*HOW TO COMPLETE THIS TASK*
Your answer must contain each line of the data, copied exactly.
(ENTRIES PROVIDED begins)
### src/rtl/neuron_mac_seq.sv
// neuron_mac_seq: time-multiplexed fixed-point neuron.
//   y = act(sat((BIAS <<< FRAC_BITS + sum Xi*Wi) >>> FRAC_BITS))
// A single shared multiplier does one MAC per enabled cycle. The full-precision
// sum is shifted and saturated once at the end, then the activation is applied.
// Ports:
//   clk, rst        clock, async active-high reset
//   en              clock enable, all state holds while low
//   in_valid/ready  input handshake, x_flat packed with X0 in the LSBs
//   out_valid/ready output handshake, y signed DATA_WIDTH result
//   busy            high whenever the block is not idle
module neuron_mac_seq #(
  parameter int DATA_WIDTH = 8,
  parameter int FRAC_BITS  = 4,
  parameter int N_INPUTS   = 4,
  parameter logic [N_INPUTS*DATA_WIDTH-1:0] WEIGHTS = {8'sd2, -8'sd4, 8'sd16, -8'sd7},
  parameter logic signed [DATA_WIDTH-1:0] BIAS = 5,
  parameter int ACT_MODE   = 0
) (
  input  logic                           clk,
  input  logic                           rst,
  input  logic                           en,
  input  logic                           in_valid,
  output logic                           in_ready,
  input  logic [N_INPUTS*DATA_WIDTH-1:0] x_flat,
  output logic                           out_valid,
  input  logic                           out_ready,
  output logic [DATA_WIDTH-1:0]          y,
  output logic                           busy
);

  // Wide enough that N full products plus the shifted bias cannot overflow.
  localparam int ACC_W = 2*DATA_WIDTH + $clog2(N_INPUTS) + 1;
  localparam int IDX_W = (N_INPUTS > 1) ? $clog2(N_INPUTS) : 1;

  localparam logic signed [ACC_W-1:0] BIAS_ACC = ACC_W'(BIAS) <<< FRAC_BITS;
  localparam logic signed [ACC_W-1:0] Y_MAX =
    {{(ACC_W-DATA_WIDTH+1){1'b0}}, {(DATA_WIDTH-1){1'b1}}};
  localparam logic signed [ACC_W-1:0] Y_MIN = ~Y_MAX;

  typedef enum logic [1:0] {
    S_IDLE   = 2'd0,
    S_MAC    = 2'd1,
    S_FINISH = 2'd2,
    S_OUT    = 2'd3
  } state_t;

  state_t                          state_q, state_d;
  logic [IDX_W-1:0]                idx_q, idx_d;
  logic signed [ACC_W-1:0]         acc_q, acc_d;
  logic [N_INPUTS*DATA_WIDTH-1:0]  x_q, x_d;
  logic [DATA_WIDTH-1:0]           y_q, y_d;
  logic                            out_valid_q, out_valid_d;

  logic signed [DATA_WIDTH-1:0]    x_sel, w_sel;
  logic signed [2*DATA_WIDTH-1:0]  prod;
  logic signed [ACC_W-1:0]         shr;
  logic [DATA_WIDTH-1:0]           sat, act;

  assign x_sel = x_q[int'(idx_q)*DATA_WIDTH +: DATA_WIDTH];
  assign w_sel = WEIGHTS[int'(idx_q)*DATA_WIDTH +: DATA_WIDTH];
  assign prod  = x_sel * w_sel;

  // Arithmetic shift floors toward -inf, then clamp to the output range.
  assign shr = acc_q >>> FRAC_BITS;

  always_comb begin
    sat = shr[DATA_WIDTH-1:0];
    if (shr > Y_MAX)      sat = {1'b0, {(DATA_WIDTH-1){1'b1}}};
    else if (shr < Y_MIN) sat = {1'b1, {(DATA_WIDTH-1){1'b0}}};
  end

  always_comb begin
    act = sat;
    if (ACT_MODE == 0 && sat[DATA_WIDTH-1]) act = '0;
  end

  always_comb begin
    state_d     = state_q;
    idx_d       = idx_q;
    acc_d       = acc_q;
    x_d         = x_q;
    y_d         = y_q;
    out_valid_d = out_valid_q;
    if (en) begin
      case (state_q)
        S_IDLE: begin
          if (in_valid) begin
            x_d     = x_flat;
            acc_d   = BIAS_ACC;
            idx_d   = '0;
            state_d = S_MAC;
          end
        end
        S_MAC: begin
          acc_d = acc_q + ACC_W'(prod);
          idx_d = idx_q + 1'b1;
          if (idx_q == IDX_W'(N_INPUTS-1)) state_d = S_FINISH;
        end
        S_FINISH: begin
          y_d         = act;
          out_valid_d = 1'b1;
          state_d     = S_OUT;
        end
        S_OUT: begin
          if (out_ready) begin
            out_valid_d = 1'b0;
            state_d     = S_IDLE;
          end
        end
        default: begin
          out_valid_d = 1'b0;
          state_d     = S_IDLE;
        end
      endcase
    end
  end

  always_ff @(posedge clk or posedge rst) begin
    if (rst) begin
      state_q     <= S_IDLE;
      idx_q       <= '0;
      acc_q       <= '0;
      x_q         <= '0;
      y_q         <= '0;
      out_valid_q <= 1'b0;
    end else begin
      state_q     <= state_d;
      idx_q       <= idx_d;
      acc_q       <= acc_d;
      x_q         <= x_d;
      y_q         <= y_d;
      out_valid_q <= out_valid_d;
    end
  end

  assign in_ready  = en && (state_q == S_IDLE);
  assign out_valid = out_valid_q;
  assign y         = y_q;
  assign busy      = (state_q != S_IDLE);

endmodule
(ENTRIES PROVIDED ends)
*ANSWER FOR THE TASK*
### src/rtl/neuron_mac_seq.sv
// neuron_mac_seq: time-multiplexed fixed-point neuron.
//   y = act(sat((BIAS <<< FRAC_BITS + sum Xi*Wi) >>> FRAC_BITS))
// A single shared multiplier does one MAC per enabled cycle. The full-precision
// sum is shifted and saturated once at the end, then the activation is applied.
// Ports:
//   clk, rst        clock, async active-high reset
//   en              clock enable, all state holds while low
//   in_valid/ready  input handshake, x_flat packed with X0 in the LSBs
//   out_valid/ready output handshake, y signed DATA_WIDTH result
//   busy            high whenever the block is not idle
module neuron_mac_seq #(
  parameter int DATA_WIDTH = 8,
  parameter int FRAC_BITS  = 4,
  parameter int N_INPUTS   = 4,
  parameter logic [N_INPUTS*DATA_WIDTH-1:0] WEIGHTS = {8'sd2, -8'sd4, 8'sd16, -8'sd7},
  parameter logic signed [DATA_WIDTH-1:0] BIAS = 5,
  parameter int ACT_MODE   = 0
) (
  input  logic                           clk,
  input  logic                           rst,
  input  logic                           en,
  input  logic                           in_valid,
  output logic                           in_ready,
  input  logic [N_INPUTS*DATA_WIDTH-1:0] x_flat,
  output logic                           out_valid,
  input  logic                           out_ready,
  output logic [DATA_WIDTH-1:0]          y,
  output logic                           busy
);

  // Wide enough that N full products plus the shifted bias cannot overflow.
  localparam int ACC_W = 2*DATA_WIDTH + $clog2(N_INPUTS) + 1;
  localparam int IDX_W = (N_INPUTS > 1) ? $clog2(N_INPUTS) : 1;

  localparam logic signed [ACC_W-1:0] BIAS_ACC = ACC_W'(BIAS) <<< FRAC_BITS;
  localparam logic signed [ACC_W-1:0] Y_MAX =
    {{(ACC_W-DATA_WIDTH+1){1'b0}}, {(DATA_WIDTH-1){1'b1}}};
  localparam logic signed [ACC_W-1:0] Y_MIN = ~Y_MAX;

  typedef enum logic [1:0] {
    S_IDLE   = 2'd0,
    S_MAC    = 2'd1,
    S_FINISH = 2'd2,
    S_OUT    = 2'd3
  } state_t;

  state_t                          state_q, state_d;
  logic [IDX_W-1:0]                idx_q, idx_d;
  logic signed [ACC_W-1:0]         acc_q, acc_d;
  logic [N_INPUTS*DATA_WIDTH-1:0]  x_q, x_d;
  logic [DATA_WIDTH-1:0]           y_q, y_d;
  logic                            out_valid_q, out_valid_d;

  logic signed [DATA_WIDTH-1:0]    x_sel, w_sel;
  logic signed [2*DATA_WIDTH-1:0]  prod;
  logic signed [ACC_W-1:0]         shr;
  logic [DATA_WIDTH-1:0]           sat, act;

  assign x_sel = x_q[int'(idx_q)*DATA_WIDTH +: DATA_WIDTH];
  assign w_sel = WEIGHTS[int'(idx_q)*DATA_WIDTH +: DATA_WIDTH];
  assign prod  = x_sel * w_sel;

  // Arithmetic shift floors toward -inf, then clamp to the output range.
  assign shr = acc_q >>> FRAC_BITS;

  always_comb begin
    sat = shr[DATA_WIDTH-1:0];
    if (shr > Y_MAX)      sat = {1'b0, {(DATA_WIDTH-1){1'b1}}};
    else if (shr < Y_MIN) sat = {1'b1, {(DATA_WIDTH-1){1'b0}}};
  end

  always_comb begin
    act = sat;
    if (ACT_MODE == 0 && sat[DATA_WIDTH-1]) act = '0;
  end

  always_comb begin
    state_d     = state_q;
    idx_d       = idx_q;
    acc_d       = acc_q;
    x_d         = x_q;
    y_d         = y_q;
    out_valid_d = out_valid_q;
    if (en) begin
      case (state_q)
        S_IDLE: begin
          if (in_valid) begin
            x_d     = x_flat;
            acc_d   = BIAS_ACC;
            idx_d   = '0;
            state_d = S_MAC;
          end
        end
        S_MAC: begin
          acc_d = acc_q + ACC_W'(prod);
          idx_d = idx_q + 1'b1;
          if (idx_q == IDX_W'(N_INPUTS-1)) state_d = S_FINISH;
        end
        S_FINISH: begin
          y_d         = act;
          out_valid_d = 1'b1;
          state_d     = S_OUT;
        end
        S_OUT: begin
          if (out_ready) begin
            out_valid_d = 1'b0;
            state_d     = S_IDLE;
          end
        end
        default: begin
          out_valid_d = 1'b0;
          state_d     = S_IDLE;
        end
      endcase
    end
  end

  always_ff @(posedge clk or posedge rst) begin
    if (rst) begin
      state_q     <= S_IDLE;
      idx_q       <= '0;
      acc_q       <= '0;
      x_q         <= '0;
      y_q         <= '0;
      out_valid_q <= 1'b0;
    end else begin
      state_q     <= state_d;
      idx_q       <= idx_d;
      acc_q       <= acc_d;
      x_q         <= x_d;
      y_q         <= y_d;
      out_valid_q <= out_valid_d;
    end
  end

  assign in_ready  = en && (state_q == S_IDLE);
  assign out_valid = out_valid_q;
  assign y         = y_q;
  assign busy      = (state_q != S_IDLE);

endmodule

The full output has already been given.